A strike turned violent. The company fired the workers. Here’s what the Concourt ruled
Ruling has implications for the legal concept of derivative misconduct
On 22 August 2012 a group of Dunlop employees started a protected strike that soon turned violent. Despite an interdict and the intervention of the National Union of Metalworkers of South Africa at the time, the violence escalated. On 26 September 2012 all the employees who participated in the protected strike were dismissed.
The question that arose was whether Dunlop was entitled to dismiss those employees that they could not prove were present during the violence. For unknown reasons, these employees chose not to defend themselves against the dismissals during arbitration. The CCMA held that Dunlop did not prove “on a balance of probabilities” that strikers who were not involved in or present at the violence, knew who the perpetrators were. The arbitrator rejected Dunlop’s argument that if these strikers had reason to defend themselves against dismissal, they would have come to the CCMA to do so. So the CCMA ordered their reinstatement.
The Labour Court and the Labour Appeal Court disagreed with the CCMA. Both held that, on the one hand, the circumstantial evidence was enough to place all the strikers at the scene of the violence and, on the other, that the employees should have come forward either to identify the perpetrators of the violence or to explain that they were not present. By not doing so, the Labour Court held, they were guilty of “derivative misconduct” by breaching the duty of good faith that an employee has towards her employer.
But does this mean that an employee, who happens to merely be present where misconduct occurs, has a duty to either exonerate himself or disclose information about other employees participating in the misconduct – and that failure to do so is grounds for dismissal?
The case was heard in the Constitutional Court in February and a ruling was made last month.
NUMSA, on behalf of the Dunlop workers, appealed their dismissals arguing that, even if their presence at the violence could be assumed, they could only have a duty to provide information about the events or to exonerate themselves if Dunlop, as the employee, had guaranteed their safety. The duty of good faith between the employer and employee, they argued, is a two-way street.
Justice Froneman, writing a unanimous decision, cautioned against the use of the principle of “derivative misconduct”. Following submissions by the Casual Workers Advice Office as amicus curiae, the court held that the principal was developed as a solution to the problem of employers being unable to positively identify all the participants in group misconduct such as a violent strike.
The principle of derivative misconduct means that the employer can still dismiss workers not identified as participants for not disclosing information about the employees who were participating.

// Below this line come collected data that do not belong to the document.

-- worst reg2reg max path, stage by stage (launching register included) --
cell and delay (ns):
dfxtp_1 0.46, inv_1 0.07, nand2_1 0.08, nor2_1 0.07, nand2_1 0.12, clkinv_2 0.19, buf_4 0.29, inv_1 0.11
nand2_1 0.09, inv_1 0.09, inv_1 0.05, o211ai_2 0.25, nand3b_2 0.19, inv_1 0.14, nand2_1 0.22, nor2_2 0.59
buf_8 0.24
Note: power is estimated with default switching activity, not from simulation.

This means that it might be easier to dismiss people not involved in violent misconduct than those who actually were involved.
The court also questioned the principle that there was a duty for an employee to disclose information about the misconduct of fellow employees flowing from the duty of good faith between an employee and an employer.

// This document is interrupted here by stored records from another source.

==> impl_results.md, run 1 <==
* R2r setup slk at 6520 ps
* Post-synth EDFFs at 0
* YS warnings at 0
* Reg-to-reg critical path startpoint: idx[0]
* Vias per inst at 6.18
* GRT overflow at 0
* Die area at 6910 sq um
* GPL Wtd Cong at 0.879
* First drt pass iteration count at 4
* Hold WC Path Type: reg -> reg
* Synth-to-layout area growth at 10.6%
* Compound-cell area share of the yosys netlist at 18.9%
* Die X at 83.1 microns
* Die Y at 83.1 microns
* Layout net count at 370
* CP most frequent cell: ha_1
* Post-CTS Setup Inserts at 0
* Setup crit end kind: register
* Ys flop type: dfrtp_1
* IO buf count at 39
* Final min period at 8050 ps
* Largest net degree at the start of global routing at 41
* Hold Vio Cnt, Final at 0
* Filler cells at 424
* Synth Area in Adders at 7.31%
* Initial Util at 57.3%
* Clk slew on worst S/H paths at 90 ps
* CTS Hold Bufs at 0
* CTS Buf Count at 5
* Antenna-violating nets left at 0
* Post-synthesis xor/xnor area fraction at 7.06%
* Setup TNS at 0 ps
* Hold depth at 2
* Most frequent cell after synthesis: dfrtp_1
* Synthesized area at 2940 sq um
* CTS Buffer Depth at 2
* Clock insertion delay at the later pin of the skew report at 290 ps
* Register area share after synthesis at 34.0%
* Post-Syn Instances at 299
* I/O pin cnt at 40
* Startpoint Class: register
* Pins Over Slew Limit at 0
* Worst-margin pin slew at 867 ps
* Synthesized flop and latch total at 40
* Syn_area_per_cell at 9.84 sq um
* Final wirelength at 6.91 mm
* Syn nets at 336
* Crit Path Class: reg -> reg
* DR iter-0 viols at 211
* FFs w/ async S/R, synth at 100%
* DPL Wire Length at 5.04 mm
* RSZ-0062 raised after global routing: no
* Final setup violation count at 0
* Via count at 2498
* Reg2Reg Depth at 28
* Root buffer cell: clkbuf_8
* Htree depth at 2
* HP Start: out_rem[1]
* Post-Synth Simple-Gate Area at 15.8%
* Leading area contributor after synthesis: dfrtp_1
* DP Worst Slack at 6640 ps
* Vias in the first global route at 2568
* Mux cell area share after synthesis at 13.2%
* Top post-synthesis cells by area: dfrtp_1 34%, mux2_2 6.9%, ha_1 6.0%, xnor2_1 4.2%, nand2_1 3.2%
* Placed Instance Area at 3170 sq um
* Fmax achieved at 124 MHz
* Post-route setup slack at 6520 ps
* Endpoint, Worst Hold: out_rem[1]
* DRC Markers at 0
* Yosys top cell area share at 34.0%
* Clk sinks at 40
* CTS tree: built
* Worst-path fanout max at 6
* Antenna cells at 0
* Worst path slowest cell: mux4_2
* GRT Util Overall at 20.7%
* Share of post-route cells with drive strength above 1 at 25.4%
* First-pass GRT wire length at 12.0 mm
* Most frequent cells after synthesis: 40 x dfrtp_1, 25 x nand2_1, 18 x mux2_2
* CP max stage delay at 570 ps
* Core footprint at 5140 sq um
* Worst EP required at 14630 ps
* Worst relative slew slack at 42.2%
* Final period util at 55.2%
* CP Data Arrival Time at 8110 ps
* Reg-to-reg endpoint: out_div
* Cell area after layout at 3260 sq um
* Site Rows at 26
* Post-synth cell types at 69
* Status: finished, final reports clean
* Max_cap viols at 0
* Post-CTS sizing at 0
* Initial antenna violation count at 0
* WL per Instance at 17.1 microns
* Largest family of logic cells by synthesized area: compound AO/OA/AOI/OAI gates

In a unanimous judgment, Justice Froneman wrote that we should be careful how we use words like “trust”, “good faith” and “confidence” in an employment relationship. The good faith and trust that an employee must show an employer cannot mean that an employee is never entitled to act in their own interests, even if it is contrary to the interests of the employer. In other words, an employee who chooses not to speak out against a fellow employee (in their own interest or in the interest of worker solidarity, for example) or not to exonerate themself is not necessarily guilty of acting in bad faith and therefore breaching a duty towards the employer.
This is particularly the case with strikes. “To expect employees to be their employer’s keeper in the context of a strike where worker solidarity plays an important role in the power play between worker and employer would be asking too much without some reciprocal obligation on an employer’s part,” wrote Froneman.
The Court upheld NUMSA’s appeal on behalf of the workers not positively identified as being present at the violent protests. The workers who did participate in the violence were dismissed by Dunlop for misconduct in 2012 as is permitted by the Labour Relations Act. Their dismissals were not appealed.